The lines from the start of the records through the one containing "[constraint.sdc]" are to be transcribed exactly, and nothing else.

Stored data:
═══

[config.mk]
export PLATFORM = sky130hd
export DESIGN_NAME = aes_idec_ctrl_flat
export DESIGN_NICKNAME = d
export VERILOG_FILES = /design/src/rtl/aes_idec_ctrl_pkg.sv /design/src/rtl/aes_idec_ctrl_if.sv /design/src/rtl/aes_idec_ctrl_arkey_init.sv /design/src/rtl/aes_idec_ctrl.sv /design/src/flat_wrapper.sv
export SDC_FILE = /design/constraint.sdc
export NUM_CORES = 1
export LEC_CHECK = 0
export CAP_MARGIN = 20
export CORE_AREA = 2 2 307 309
export CTS_CLUSTER_DIAMETER = 50
export CTS_CLUSTER_SIZE = 10
export DETAILED_ROUTE_END_ITERATION = 7
export DIE_AREA = 0 0 309 311
export SYNTH_ARGS = -nofsm -noshare
export SYNTH_HDL_FRONTEND = slang
export SYNTH_SLANG_ARGS = --single-unit
[constraint.sdc]
create_clock -name clk_i -period 1.95 [get_ports clk_i]
set_input_delay 0.585 -clock clk_i [delete_from_list [all_inputs] [get_ports clk_i]]
set_output_delay 0.585 -clock clk_i [all_outputs]
set_load 0.02 [all_outputs]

═══

**Exercise solution**
[config.mk]
export PLATFORM = sky130hd
export DESIGN_NAME = aes_idec_ctrl_flat
export DESIGN_NICKNAME = d
export VERILOG_FILES = /design/src/rtl/aes_idec_ctrl_pkg.sv /design/src/rtl/aes_idec_ctrl_if.sv /design/src/rtl/aes_idec_ctrl_arkey_init.sv /design/src/rtl/aes_idec_ctrl.sv /design/src/flat_wrapper.sv
export SDC_FILE = /design/constraint.sdc
export NUM_CORES = 1
export LEC_CHECK = 0
export CAP_MARGIN = 20
export CORE_AREA = 2 2 307 309
export CTS_CLUSTER_DIAMETER = 50
export CTS_CLUSTER_SIZE = 10
export DETAILED_ROUTE_END_ITERATION = 7
export DIE_AREA = 0 0 309 311
export SYNTH_ARGS = -nofsm -noshare
export SYNTH_HDL_FRONTEND = slang
export SYNTH_SLANG_ARGS = --single-unit
[constraint.sdc]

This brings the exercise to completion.